In the spring of their freshman year, Bhargava and Nobles also took BUSI 469: New Venture Challenge. The capstone course is meant to provide mentorship and guidance to startups, and requires an application. And last fall, in order to test their idea, Bhargava and Nobles did a pre-launch at McMurtry College.
“The idea was that if someone was going to a certain place to eat or buy groceries, they would announce it in the group and the others would ask for whatever they wanted,” said Aman Shanbhag, a McMurtry College sophomore and participant in the program. “I used it once to get some groceries and once to get some food. I went and brought the food, acting as the person delivering items for others. From the group chat, it looks like a lot of others used the app too, so I would say it was successful.”
Because of the success of this experiment, Bhargava and Nobles decided to move forward with Remora.
Constant communication has been essential to the success of their project, Bhargava said. The pair Zooms every single day, and texts regularly about their project. Creating a seamless user interface was a priority for Bhargava and Nobles, who wanted Remora to stand out from what they described as sometimes aggravating mainstream online delivery services.
“We don’t want this to be some janky app that people don’t want to use,” Bhargava said. “That is the biggest priority — making sure that people really like the service, so much that they would use it instead of Uber Eats or DoorDash.”

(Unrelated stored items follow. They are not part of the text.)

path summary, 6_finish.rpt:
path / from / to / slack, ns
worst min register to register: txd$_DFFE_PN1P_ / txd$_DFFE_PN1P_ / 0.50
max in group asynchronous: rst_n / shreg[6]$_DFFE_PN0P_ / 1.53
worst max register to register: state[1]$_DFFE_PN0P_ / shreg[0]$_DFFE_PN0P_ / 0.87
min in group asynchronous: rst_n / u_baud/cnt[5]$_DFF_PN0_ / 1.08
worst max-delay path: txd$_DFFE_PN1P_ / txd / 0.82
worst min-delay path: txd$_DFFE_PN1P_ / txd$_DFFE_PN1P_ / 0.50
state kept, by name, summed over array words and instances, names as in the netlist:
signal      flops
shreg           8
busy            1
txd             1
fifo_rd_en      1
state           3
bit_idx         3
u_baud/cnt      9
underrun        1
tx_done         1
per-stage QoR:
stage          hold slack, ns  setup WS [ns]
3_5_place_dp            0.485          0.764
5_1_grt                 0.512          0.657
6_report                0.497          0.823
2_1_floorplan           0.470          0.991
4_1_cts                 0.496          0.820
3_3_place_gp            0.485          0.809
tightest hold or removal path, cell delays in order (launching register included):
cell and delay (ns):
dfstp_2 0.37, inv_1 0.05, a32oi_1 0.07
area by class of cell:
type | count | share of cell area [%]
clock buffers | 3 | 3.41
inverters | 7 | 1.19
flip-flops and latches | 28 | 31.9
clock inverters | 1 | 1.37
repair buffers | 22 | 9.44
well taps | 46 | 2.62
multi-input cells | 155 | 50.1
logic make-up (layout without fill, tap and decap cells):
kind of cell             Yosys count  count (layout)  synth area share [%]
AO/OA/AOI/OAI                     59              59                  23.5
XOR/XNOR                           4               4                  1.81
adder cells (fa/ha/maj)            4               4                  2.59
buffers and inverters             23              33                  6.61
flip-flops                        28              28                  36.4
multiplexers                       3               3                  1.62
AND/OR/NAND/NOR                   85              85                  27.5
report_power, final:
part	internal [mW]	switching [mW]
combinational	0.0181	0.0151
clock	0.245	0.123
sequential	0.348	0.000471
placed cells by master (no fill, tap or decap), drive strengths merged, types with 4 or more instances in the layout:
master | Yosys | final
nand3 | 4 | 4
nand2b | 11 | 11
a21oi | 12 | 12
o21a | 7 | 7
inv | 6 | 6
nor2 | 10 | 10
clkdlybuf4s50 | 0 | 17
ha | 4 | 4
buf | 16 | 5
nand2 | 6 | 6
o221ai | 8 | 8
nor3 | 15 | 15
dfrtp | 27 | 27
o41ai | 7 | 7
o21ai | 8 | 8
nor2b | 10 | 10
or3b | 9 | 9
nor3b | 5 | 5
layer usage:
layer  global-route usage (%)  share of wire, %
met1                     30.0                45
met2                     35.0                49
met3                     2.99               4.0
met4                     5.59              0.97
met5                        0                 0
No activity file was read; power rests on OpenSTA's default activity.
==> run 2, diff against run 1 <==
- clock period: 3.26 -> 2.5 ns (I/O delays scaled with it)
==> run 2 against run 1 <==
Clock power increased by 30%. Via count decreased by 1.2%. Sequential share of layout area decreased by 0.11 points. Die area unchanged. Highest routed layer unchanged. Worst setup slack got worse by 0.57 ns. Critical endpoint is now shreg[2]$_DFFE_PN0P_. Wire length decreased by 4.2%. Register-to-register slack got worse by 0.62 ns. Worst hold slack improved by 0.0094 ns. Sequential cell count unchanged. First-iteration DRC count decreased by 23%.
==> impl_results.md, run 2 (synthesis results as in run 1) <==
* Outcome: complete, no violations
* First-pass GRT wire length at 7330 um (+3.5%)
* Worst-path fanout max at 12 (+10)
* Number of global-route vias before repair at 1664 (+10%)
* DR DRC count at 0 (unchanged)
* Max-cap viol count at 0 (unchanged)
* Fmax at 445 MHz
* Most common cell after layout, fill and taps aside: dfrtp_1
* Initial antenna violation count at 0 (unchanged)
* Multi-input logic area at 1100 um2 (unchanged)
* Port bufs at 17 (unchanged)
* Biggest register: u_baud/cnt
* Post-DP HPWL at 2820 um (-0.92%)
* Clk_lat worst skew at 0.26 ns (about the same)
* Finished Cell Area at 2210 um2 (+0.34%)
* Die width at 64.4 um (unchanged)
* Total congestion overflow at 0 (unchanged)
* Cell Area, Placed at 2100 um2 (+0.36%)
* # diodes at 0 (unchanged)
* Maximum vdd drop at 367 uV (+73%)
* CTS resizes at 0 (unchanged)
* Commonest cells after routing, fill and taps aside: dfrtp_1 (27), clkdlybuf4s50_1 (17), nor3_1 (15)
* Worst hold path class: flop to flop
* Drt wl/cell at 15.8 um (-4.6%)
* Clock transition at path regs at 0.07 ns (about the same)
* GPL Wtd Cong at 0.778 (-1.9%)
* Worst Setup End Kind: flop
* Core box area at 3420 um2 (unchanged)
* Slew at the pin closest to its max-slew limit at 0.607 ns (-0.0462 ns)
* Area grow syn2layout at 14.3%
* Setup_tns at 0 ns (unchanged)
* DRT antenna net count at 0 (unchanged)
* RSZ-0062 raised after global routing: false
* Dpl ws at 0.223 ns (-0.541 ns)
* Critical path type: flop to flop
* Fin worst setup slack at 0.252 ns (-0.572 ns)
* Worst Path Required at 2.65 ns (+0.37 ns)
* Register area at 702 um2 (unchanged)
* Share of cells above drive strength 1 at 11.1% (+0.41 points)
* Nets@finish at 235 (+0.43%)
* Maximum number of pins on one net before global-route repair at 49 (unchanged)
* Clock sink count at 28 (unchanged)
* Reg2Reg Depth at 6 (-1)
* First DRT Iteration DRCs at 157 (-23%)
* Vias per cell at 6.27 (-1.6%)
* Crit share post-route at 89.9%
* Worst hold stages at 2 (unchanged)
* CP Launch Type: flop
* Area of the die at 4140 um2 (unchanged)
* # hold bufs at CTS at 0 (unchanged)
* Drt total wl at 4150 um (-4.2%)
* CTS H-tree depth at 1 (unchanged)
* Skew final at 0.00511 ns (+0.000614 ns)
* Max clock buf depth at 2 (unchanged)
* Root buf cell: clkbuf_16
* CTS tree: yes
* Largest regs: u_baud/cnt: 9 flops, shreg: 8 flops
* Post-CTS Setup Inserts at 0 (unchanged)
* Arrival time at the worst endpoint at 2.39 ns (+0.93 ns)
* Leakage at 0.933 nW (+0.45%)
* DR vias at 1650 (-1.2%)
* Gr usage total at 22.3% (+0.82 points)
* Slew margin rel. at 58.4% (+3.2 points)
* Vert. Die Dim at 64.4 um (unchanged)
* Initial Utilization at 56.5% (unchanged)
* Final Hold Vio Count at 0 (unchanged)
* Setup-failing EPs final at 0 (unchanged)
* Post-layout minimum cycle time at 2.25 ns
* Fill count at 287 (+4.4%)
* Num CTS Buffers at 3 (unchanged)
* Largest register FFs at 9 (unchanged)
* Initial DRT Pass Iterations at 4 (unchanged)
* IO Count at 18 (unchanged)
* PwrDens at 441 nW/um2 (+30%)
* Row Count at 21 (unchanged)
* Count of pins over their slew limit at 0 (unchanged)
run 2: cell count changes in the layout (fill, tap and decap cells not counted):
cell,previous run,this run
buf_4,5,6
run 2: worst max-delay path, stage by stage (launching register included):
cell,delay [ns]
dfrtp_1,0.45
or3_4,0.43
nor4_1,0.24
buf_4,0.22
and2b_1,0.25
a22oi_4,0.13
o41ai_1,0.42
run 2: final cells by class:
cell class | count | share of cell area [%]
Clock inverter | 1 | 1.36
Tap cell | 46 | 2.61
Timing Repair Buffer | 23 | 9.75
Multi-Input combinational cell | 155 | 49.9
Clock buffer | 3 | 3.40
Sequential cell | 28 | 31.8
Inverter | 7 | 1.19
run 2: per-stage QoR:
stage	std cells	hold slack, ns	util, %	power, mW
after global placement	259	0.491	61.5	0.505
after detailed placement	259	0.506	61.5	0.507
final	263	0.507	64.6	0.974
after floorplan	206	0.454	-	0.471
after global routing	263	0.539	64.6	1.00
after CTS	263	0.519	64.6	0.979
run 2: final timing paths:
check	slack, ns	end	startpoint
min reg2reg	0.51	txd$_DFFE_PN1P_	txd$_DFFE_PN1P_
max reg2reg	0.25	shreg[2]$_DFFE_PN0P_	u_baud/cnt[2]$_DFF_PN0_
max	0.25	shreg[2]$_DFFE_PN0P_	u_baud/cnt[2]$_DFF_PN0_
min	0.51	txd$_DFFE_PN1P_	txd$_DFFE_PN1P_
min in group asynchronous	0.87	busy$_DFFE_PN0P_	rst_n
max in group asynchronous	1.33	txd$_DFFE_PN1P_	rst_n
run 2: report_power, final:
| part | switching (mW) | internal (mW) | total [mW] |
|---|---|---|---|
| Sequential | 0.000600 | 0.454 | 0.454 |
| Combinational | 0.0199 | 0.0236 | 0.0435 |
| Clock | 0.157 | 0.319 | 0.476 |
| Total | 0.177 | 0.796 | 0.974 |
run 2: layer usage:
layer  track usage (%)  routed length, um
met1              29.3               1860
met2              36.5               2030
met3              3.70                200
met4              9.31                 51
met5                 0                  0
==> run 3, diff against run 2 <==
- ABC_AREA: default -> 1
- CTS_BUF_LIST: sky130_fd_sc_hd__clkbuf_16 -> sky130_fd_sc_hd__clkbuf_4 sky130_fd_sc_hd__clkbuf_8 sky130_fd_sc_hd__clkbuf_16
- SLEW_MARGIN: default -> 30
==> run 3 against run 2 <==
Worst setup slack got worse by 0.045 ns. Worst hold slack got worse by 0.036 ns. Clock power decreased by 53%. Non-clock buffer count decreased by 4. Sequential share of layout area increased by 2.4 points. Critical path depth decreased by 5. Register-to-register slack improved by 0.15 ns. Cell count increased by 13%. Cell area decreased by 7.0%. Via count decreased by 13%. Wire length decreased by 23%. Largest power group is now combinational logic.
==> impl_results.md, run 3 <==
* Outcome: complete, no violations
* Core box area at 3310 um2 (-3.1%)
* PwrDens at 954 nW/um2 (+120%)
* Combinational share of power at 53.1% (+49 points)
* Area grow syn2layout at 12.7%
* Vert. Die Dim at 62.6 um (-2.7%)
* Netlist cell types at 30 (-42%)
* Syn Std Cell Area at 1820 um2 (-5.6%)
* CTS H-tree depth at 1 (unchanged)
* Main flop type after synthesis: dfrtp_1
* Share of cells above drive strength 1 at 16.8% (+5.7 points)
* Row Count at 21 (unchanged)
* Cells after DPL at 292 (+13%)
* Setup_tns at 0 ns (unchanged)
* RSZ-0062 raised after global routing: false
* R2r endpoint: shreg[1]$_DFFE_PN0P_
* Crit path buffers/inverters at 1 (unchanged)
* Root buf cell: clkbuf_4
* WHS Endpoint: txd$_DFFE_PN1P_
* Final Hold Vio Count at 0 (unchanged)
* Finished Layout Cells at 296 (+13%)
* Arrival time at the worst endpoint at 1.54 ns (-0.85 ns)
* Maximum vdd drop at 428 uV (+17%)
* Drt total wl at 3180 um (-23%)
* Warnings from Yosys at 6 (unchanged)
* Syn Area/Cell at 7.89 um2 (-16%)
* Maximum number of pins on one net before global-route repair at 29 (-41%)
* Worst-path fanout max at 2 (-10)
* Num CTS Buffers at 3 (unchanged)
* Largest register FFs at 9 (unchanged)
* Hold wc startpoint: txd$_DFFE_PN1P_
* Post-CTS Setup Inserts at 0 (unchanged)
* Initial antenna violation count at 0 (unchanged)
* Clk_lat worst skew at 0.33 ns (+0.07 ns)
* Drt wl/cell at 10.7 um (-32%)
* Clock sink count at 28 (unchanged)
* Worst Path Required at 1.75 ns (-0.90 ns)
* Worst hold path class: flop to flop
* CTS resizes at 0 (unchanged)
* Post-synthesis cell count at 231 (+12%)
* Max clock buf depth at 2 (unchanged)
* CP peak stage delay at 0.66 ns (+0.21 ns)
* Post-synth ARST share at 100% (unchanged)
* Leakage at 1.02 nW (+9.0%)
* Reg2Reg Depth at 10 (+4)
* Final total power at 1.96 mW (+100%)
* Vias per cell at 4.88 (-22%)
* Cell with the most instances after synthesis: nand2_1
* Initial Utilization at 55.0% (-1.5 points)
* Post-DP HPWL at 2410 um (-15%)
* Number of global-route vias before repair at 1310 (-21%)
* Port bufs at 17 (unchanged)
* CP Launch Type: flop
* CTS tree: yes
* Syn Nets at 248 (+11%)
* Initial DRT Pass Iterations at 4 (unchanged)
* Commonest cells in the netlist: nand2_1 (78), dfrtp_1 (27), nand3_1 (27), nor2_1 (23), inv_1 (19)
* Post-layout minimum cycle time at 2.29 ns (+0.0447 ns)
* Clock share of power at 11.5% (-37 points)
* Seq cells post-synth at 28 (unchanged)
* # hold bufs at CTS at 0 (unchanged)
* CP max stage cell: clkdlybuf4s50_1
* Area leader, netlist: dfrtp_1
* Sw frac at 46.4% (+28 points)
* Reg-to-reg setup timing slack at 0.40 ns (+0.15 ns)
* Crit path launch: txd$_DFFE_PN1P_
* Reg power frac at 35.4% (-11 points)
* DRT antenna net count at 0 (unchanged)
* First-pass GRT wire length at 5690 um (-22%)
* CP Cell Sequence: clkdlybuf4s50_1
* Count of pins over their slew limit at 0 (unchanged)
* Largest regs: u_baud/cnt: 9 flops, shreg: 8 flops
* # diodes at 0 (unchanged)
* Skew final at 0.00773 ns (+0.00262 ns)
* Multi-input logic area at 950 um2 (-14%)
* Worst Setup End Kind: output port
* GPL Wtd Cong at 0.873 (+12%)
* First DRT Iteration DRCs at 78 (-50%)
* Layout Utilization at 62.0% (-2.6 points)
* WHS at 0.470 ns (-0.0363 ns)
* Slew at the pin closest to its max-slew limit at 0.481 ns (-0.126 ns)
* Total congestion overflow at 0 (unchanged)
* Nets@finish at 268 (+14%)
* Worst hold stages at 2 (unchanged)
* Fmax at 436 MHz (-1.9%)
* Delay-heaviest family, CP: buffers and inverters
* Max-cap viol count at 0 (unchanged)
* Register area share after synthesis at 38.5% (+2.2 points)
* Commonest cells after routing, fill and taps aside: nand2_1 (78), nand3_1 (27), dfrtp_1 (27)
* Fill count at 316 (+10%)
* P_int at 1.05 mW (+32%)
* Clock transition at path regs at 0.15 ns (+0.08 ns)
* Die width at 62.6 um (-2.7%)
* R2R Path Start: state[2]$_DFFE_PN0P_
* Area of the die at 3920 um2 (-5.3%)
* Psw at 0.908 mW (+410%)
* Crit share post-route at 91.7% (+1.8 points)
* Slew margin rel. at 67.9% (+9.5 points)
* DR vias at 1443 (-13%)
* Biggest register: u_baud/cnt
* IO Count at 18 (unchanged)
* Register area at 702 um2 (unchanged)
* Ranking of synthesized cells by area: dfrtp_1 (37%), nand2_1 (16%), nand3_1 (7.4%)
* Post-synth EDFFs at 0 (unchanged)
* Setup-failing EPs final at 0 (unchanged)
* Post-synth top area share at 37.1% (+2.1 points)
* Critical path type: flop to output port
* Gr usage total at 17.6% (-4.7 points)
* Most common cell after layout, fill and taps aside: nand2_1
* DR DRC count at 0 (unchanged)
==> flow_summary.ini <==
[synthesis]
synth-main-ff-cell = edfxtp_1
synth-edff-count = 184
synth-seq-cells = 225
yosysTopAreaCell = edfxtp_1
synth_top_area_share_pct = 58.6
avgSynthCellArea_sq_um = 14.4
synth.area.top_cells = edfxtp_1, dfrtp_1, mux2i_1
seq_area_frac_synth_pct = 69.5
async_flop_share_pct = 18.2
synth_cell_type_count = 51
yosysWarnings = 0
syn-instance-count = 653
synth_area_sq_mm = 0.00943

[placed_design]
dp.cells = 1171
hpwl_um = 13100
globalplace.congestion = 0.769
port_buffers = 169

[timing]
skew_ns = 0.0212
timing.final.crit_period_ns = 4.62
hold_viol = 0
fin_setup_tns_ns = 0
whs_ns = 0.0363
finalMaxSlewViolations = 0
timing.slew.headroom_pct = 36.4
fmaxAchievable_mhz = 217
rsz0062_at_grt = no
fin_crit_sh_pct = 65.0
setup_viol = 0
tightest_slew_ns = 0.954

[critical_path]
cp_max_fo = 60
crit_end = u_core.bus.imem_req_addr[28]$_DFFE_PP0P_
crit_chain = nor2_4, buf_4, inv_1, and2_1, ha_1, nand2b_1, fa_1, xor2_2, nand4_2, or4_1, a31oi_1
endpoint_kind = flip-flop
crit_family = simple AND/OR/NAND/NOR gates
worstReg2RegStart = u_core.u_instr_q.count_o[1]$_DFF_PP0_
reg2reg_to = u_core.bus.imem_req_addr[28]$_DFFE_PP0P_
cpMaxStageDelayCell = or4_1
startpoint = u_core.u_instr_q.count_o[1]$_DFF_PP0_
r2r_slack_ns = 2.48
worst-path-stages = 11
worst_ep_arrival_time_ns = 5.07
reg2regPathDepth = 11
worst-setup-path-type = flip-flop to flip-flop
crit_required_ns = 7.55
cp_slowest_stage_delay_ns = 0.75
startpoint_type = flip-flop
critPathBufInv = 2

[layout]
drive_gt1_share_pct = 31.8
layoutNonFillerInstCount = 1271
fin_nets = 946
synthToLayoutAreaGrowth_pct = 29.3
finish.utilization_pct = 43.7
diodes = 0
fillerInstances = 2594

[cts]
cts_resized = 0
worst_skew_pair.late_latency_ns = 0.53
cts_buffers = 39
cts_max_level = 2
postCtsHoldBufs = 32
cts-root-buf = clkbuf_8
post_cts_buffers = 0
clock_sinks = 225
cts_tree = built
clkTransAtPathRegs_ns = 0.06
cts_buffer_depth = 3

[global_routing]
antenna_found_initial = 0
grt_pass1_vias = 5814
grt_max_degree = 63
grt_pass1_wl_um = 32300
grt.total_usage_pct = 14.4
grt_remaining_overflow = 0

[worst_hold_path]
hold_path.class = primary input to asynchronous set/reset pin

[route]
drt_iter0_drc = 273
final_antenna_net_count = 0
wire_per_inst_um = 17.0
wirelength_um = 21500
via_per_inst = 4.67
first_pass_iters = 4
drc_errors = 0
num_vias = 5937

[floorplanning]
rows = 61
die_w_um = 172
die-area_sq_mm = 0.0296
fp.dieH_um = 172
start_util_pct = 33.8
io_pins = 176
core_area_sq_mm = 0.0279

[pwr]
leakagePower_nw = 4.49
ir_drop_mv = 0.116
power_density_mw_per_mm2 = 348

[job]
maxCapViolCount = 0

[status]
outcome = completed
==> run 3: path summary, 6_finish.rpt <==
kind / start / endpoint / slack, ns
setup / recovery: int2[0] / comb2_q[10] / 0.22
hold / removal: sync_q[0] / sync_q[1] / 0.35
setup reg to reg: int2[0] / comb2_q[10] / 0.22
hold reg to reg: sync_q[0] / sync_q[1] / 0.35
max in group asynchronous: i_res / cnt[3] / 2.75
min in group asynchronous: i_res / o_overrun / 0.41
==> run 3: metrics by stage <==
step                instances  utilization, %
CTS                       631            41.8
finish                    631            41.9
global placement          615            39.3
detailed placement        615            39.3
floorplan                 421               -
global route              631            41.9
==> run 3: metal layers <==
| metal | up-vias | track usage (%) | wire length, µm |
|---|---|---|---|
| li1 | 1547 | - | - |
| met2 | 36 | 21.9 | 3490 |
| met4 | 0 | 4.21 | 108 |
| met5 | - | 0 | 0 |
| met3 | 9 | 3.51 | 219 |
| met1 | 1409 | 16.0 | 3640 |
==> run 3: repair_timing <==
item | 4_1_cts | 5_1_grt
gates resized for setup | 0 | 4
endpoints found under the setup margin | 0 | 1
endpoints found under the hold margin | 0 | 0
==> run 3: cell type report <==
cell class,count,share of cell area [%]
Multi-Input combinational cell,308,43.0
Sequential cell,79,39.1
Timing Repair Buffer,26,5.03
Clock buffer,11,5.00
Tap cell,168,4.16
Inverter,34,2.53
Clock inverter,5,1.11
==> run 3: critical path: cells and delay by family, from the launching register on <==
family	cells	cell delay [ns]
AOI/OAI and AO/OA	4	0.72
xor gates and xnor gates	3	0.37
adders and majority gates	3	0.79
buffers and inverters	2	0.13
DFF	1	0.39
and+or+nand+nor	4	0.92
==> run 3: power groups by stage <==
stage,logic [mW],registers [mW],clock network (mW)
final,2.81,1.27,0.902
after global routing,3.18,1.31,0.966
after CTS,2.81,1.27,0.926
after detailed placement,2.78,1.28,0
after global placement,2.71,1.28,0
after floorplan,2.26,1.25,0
### src/rtl/uart_tx_byte.sv
// 8N1 byte serialiser paced by a 16x oversample tick; start/ready handshake.
module uart_tx_byte
    import uart_pkg::*;
(
    input  logic       clk,
    input  logic       rst,
    input  logic       clken,
    input  logic       start,
    input  logic [7:0] data,
    output logic       ready,
    output logic       stop_end,
    output logic       tx
);

    localparam logic [3:0] TickLast = 4'(OVERSAMPLE - 1);
    localparam logic [2:0] BitLast  = 3'(BITS_PER_BYTE - 1);

    uart_state_e state_q, state_d;
    logic [3:0]  tick_q, tick_d;
    logic [2:0]  bit_idx_q, bit_idx_d;
    logic        tx_q, tx_d;

    always_ff @(posedge clk or posedge rst) begin
        if (rst) begin
            state_q   <= StIdle;
            tick_q    <= '0;
            bit_idx_q <= '0;
            tx_q      <= 1'b1;
        end else begin
            state_q   <= state_d;
            tick_q    <= tick_d;
            bit_idx_q <= bit_idx_d;
            tx_q      <= tx_d;
        end
    end

    always_comb begin
        state_d   = state_q;
        tick_d    = tick_q;
        bit_idx_d = bit_idx_q;
        stop_end  = 1'b0;
        case (state_q)
            StIdle: begin
                if (start) begin
                    state_d   = StStart;
                    tick_d    = '0;
                    bit_idx_d = '0;
                end
            end
            StStart: begin
                if (clken) begin
                    tick_d = tick_q + 4'd1;
                    if (tick_q == TickLast) begin
                        state_d   = StData;
                        bit_idx_d = '0;
                    end
                end
            end
            StData: begin
                if (clken) begin
                    tick_d = tick_q + 4'd1;
                    if (tick_q == TickLast) begin
                        bit_idx_d = bit_idx_q + 3'd1;
                        if (bit_idx_q == BitLast) begin
                            state_d = StStop;
                        end
                    end
                end
            end
            StStop: begin
                if (clken) begin
                    tick_d = tick_q + 4'd1;
                    if (tick_q == TickLast) begin
                        stop_end  = 1'b1;
                        bit_idx_d = '0;
                        // Back-to-back chaining: a start here skips idle entirely.
                        state_d   = start ? StStart : StIdle;
                    end
                end
            end
            default: state_d = StIdle;
        endcase
    end

    // Line level follows the state one clk later.
    always_comb begin
        case (state_q)
            StStart: tx_d = 1'b0;
            StData:  tx_d = data[bit_idx_q];
            default: tx_d = 1'b1;
        endcase
    end

    assign ready = (state_q == StIdle);
    assign tx    = tx_q;

endmodule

Currently, the app is geared towards undergraduate students at Rice, but the creators are planning to expand Remora in the future so that anyone with a rice.edu email address would be able to use it. The creators also foresee that Remora could be expanded to other college campuses with a similar need.
When asked what food they were most looking forward to sharing on Remora, the two friends thought of the same place: Mico’s Hot Chicken, which is a 20-minute drive from Rice. Bhargava, who lives off campus and doesn’t have access to a car, expects to use Remora for any restaurants or stores that aren’t within biking distance.
She can do that starting in late February or early March, when Bhargava and Nobles plan to launch the app to coincide with most students being back on or near campus.